Est-ce que vous pensez aller en bourse ?
On n’a pas cette culture actuellement mais, par ma propre lecture, c’est une initiative que j’apprécie positivement parce qu’elle va exiger la performance pour ne pas dégringoler après l’entrée en bourse.
Est-ce que votre société est 100% togolaise ?
Oui, comme moi-même je suis 100% togolais : je suis né sur le sol togolais, j’ai suivi mes études ici et je travaille aujourd’hui au Togo.
CENTRO est votre première société ?
L’histoire de CENTRO, c’est qu’on est passé par de petites unités qui se sont ensuite fédérées pour créer CENTRO. De formation, je suis ingénieur en génie civil. C’est ma première expérience. J’ai commencé par être un tâcheron, j’ai commencé par être une petite entreprise, une entreprise moyenne et aujourd’hui une grande entreprise.

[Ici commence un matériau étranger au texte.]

## src/rtl/twsPkg.sv

```systemverilog
package twsPkg;

  typedef enum logic [3:0] {
    ST_IDLE, ST_DEV, ST_DEVACK, ST_WADR, ST_ADRACK,
    ST_WDAT, ST_DATACK, ST_TX, ST_MACK
  } ctrlState_e;

  // strobes from control to datapath, all single-cycle
  typedef struct packed {
    logic clrBits;   // zero bit counter
    logic shiftIn;   // shift sampled bit into receive register
    logic countBit;  // count a transmitted bit
    logic loadTx;    // load memory byte, advance pointer
    logic shiftTx;   // move to next transmit bit
    logic setPtr;    // take word address into both pointers
    logic emitByte;  // present received byte to the engine
    logic commit;    // stop after write data
    logic abort;     // restart discarding write data
  } ctrlStrobe_t;

endpackage

```

## src/rtl/twsDpath.sv

```systemverilog
module twsDpath
  import twsPkg::*;
#(
  parameter int ADDR_W      = 8,
  parameter int PAGE_BYTES  = 8,
  parameter int SYNC_STAGES = 2
) (
  input  logic              clk,
  input  logic              rstN,
  input  logic              sclIn,
  input  logic              sdaIn,
  input  ctrlStrobe_t       stb,
  output logic              evStart,
  output logic              evStop,
  output logic              evRise,
  output logic              evFall,
  output logic              sdaNow,
  output logic              byteFull,
  output logic [7:0]        shByte,
  output logic              txNext,
  output logic [ADDR_W-1:0] rdAddr,
  input  logic [7:0]        rdData,
  output logic              wrValid,
  output logic [ADDR_W-1:0] wrAddr,
  output logic [7:0]        wrData,
  output logic              wrCommit,
  output logic              wrAbort
);
  localparam int PAGE_W = $clog2(PAGE_BYTES);
  localparam logic [ADDR_W-1:0] A_ONE = ADDR_W'(1);
  localparam logic [PAGE_W-1:0] P_ONE = PAGE_W'(1);

  logic [SYNC_STAGES-1:0] sclSync, sdaSync;
  logic sclNow, sclPrev, sdaPrev;
  logic [3:0] bitCnt;
  logic [ADDR_W-1:0] ptr, wrPtr;

  genvar g;
  generate
    for (g = 0; g < SYNC_STAGES; g++) begin : gSync
      always_ff @(posedge clk or negedge rstN) begin
        if (!rstN) begin
          sclSync[g] <= 1'b1;
          sdaSync[g] <= 1'b1;
        end else if (g == 0) begin
          sclSync[g] <= sclIn;
          sdaSync[g] <= sdaIn;
        end else begin
          sclSync[g] <= sclSync[(g == 0) ? 0 : g-1];
          sdaSync[g] <= sdaSync[(g == 0) ? 0 : g-1];
        end
      end
    end
  endgenerate

  assign sclNow = sclSync[SYNC_STAGES-1];
  assign sdaNow = sdaSync[SYNC_STAGES-1];

  always_ff @(posedge clk or negedge rstN) begin
    if (!rstN) begin
      sclPrev <= 1'b1;
      sdaPrev <= 1'b1;
    end else begin
      sclPrev <= sclNow;
      sdaPrev <= sdaNow;
    end
  end

  assign evStart = sclNow & sclPrev & sdaPrev & ~sdaNow;
  assign evStop  = sclNow & sclPrev & ~sdaPrev & sdaNow;
  assign evRise  = sclNow & ~sclPrev;
  assign evFall  = ~sclNow & sclPrev;

  always_ff @(posedge clk or negedge rstN) begin
    if (!rstN) begin
      bitCnt <= '0;
      shByte <= '0;
    end else if (stb.clrBits) begin
      bitCnt <= '0;
    end else if (stb.loadTx) begin
      bitCnt <= '0;
      shByte <= rdData;
    end else if (stb.shiftIn) begin
      bitCnt <= bitCnt + 4'd1;
      shByte <= {shByte[6:0], sdaNow};
    end else if (stb.countBit) begin
      bitCnt <= bitCnt + 4'd1;
    end else if (stb.shiftTx) begin
      shByte <= {shByte[6:0], 1'b0};
    end
  end

  assign byteFull = (bitCnt == 4'd8);
  assign txNext   = shByte[6];

  always_ff @(posedge clk or negedge rstN) begin
    if (!rstN) begin
      ptr      <= '0;
      wrPtr    <= '0;
      wrValid  <= 1'b0;
      wrAddr   <= '0;
      wrData   <= '0;
      wrCommit <= 1'b0;
      wrAbort  <= 1'b0;
    end else begin
      wrValid  <= stb.emitByte;
      wrCommit <= stb.commit;
      wrAbort  <= stb.abort;
      if (stb.setPtr) begin
        ptr   <= shByte[ADDR_W-1:0];
        wrPtr <= shByte[ADDR_W-1:0];
      end else if (stb.loadTx) begin
        ptr <= ptr + A_ONE;
      end else if (stb.emitByte) begin
        wrAddr <= wrPtr;
        wrData <= shByte;
        ptr    <= wrPtr + A_ONE;
        wrPtr  <= {wrPtr[ADDR_W-1:PAGE_W], wrPtr[PAGE_W-1:0] + P_ONE};
      end
    end
  end

  assign rdAddr = ptr;

  assert_start_clears_R1: assert property (@(posedge clk) disable iff (!rstN)
    evStart |=> (bitCnt == 4'd0));
  assert_page_wrap_R6: assert property (@(posedge clk) disable iff (!rstN)
    stb.emitByte |=> (wrPtr[ADDR_W-1:PAGE_W] == $past(wrPtr[ADDR_W-1:PAGE_W])));
  assert_ptr_step_R8: assert property (@(posedge clk) disable iff (!rstN)
    stb.loadTx |=> (ptr == $past(ptr) + A_ONE));
  assert_pulse_excl_R5: assert property (@(posedge clk) disable iff (!rstN)
    !(wrCommit && wrAbort));

endmodule

```

## src/rtl/twsCtrl.sv

```systemverilog
module twsCtrl
  import twsPkg::*;
#(
  parameter logic [6:0] DEV_ADDR = 7'h50
) (
  input  logic        clk,
  input  logic        rstN,
  input  logic        evStart,
  input  logic        evStop,
  input  logic        evRise,
  input  logic        evFall,
  input  logic        sdaNow,
  input  logic        byteFull,
  input  logic [7:0]  shByte,
  input  logic        txNext,
  input  logic        rdMsb,
  input  logic        busyIn,
  output ctrlStrobe_t stb,
  output logic        sdaDriveLow
);
  ctrlState_e state, nState;
  logic nDrive, readMode, nRead, pending, nPend, masterAck, nMAck;

  always_comb begin
    nState = state;
    nDrive = sdaDriveLow;
    nRead  = readMode;
    nPend  = pending;
    nMAck  = masterAck;
    stb    = '0;
    if (evStart) begin
      stb.abort   = pending;
      stb.clrBits = 1'b1;
      nPend  = 1'b0;
      nDrive = 1'b0;
      nState = ST_DEV;
    end else if (evStop) begin
      stb.commit  = pending;
      stb.clrBits = 1'b1;
      nPend  = 1'b0;
      nDrive = 1'b0;
      nState = ST_IDLE;
    end else begin
      case (state)
        ST_DEV, ST_WADR, ST_WDAT: begin
          if (evRise && !byteFull) stb.shiftIn = 1'b1;
          if (evFall && byteFull) begin
            if (state == ST_DEV) begin
              if (shByte[7:1] == DEV_ADDR && !busyIn) begin
                nDrive = 1'b1;
                nRead  = shByte[0];
                nState = ST_DEVACK;
              end else begin
                nState = ST_IDLE;
              end
            end else if (state == ST_WADR) begin
              stb.setPtr = 1'b1;
              nDrive = 1'b1;
              nState = ST_ADRACK;
            end else begin
              stb.emitByte = 1'b1;
              nPend  = 1'b1;
              nDrive = 1'b1;
              nState = ST_DATACK;
            end
          end
        end
        ST_DEVACK: if (evFall) begin
          if (readMode) begin
            stb.loadTx = 1'b1;
            nDrive = ~rdMsb;
            nState = ST_TX;
          end else begin
            stb.clrBits = 1'b1;
            nDrive = 1'b0;
            nState = ST_WADR;
          end
        end
        ST_ADRACK, ST_DATACK: if (evFall) begin
          stb.clrBits = 1'b1;
          nDrive = 1'b0;
          nState = ST_WDAT;
        end
        ST_TX: begin
          if (evRise && !byteFull) stb.countBit = 1'b1;
          if (evFall) begin
            if (byteFull) begin
              nDrive = 1'b0;
              nState = ST_MACK;
            end else begin
              stb.shiftTx = 1'b1;
              nDrive = ~txNext;
            end
          end
        end
        ST_MACK: begin
          if (evRise) nMAck = ~sdaNow;
          if (evFall) begin
            if (masterAck) begin
              stb.loadTx = 1'b1;
              nDrive = ~rdMsb;
              nState = ST_TX;
            end else begin
              nState = ST_IDLE;
            end
          end
        end
        default: ;
      endcase
    end
  end

  always_ff @(posedge clk or negedge rstN) begin
    if (!rstN) begin
      state       <= ST_IDLE;
      sdaDriveLow <= 1'b0;
      readMode    <= 1'b0;
      pending     <= 1'b0;
      masterAck   <= 1'b0;
    end else begin
      state       <= nState;
      sdaDriveLow <= nDrive;
      readMode    <= nRead;
      pending     <= nPend;
      masterAck   <= nMAck;
    end
  end

  assert_idle_release_R2: assert property (@(posedge clk) disable iff (!rstN)
    (state == ST_IDLE) |-> !sdaDriveLow);
  assert_busy_nack_R4: assert property (@(posedge clk) disable iff (!rstN)
    (state == ST_DEV && evFall && byteFull && busyIn && !evStart && !evStop)
      |=> (state == ST_IDLE && !sdaDriveLow));
  assert_ack_slot_R3: assert property (@(posedge clk) disable iff (!rstN)
    (state inside {ST_DEVACK, ST_ADRACK, ST_DATACK}) |-> sdaDriveLow);
  assert_master_bits_R3: assert property (@(posedge clk) disable iff (!rstN)
    (state inside {ST_WADR, ST_WDAT, ST_MACK}) |-> !sdaDriveLow);

endmodule

```

## src/rtl/twsSlave.sv

```systemverilog
module twsSlave
  import twsPkg::*;
#(
  parameter logic [6:0] DEV_ADDR    = 7'h50,
  parameter int          ADDR_W      = 8,
  parameter int          PAGE_BYTES  = 8,
  parameter int          SYNC_STAGES = 2
) (
  input  logic              clk,
  input  logic              rstN,
  input  logic              sclIn,
  input  logic              sdaIn,
  output logic              sdaDriveLow,
  output logic [ADDR_W-1:0] rdAddr,
  input  logic [7:0]        rdData,
  output logic              wrValid,
  output logic [ADDR_W-1:0] wrAddr,
  output logic [7:0]        wrData,
  output logic              wrCommit,
  output logic              wrAbort,
  input  logic              busyIn
);
  ctrlStrobe_t stb;
  logic evStart, evStop, evRise, evFall, sdaNow, byteFull, txNext;
  logic [7:0] shByte;

  twsDpath #(
    .ADDR_W(ADDR_W), .PAGE_BYTES(PAGE_BYTES), .SYNC_STAGES(SYNC_STAGES)
  ) uDpath (
    .clk(clk), .rstN(rstN), .sclIn(sclIn), .sdaIn(sdaIn), .stb(stb),
    .evStart(evStart), .evStop(evStop), .evRise(evRise), .evFall(evFall),
    .sdaNow(sdaNow), .byteFull(byteFull), .shByte(shByte), .txNext(txNext),
    .rdAddr(rdAddr), .rdData(rdData), .wrValid(wrValid), .wrAddr(wrAddr),
    .wrData(wrData), .wrCommit(wrCommit), .wrAbort(wrAbort)
  );

  twsCtrl #(.DEV_ADDR(DEV_ADDR)) uCtrl (
    .clk(clk), .rstN(rstN), .evStart(evStart), .evStop(evStop),
    .evRise(evRise), .evFall(evFall), .sdaNow(sdaNow), .byteFull(byteFull),
    .shByte(shByte), .txNext(txNext), .rdMsb(rdData[7]), .busyIn(busyIn),
    .stb(stb), .sdaDriveLow(sdaDriveLow)
  );

endmodule

```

Est-ce que vous pensez que c’est aussi le rôle des entreprises privées de soutenir les initiatives du Gouvernement qui visent à attirer les investisseurs au Togo ?
Absolument. Chacun a son compte à gagner ; je pense que cela a été même l’une des demandes des opérateurs économiques lors de la présentation des vœux au Chef de l’Etat pour que ceux-ci puissent avoir une visibilité à l’extérieur et que l’Etat facilite les contacts. Je pense qu’on a commencé puisqu’avec la Chambre de Commerce et le ministère des Affaires étrangères, il y a des foires qui s’organisent, il y a des rencontres « B to B » qui se font un peu partout dans les salons. A chaque fois que le pays est invité, on laisse un certain nombre de places aux opérateurs économiques qui désirent y participer. C’est comme cela qu’il y a des gens qui ont été à Singapour, en Inde, en Chine, à Bruxelles.
Et quel est le message final que vous pourrez envoyer aux investisseurs potentiels ?
Je leur dirai de venir parce qu’on a besoin d’eux pour construire le pays. Au Togo, contrairement à ce qui se dit, il y a la paix, la stabilité. La population est très jeune, c’est quand même important.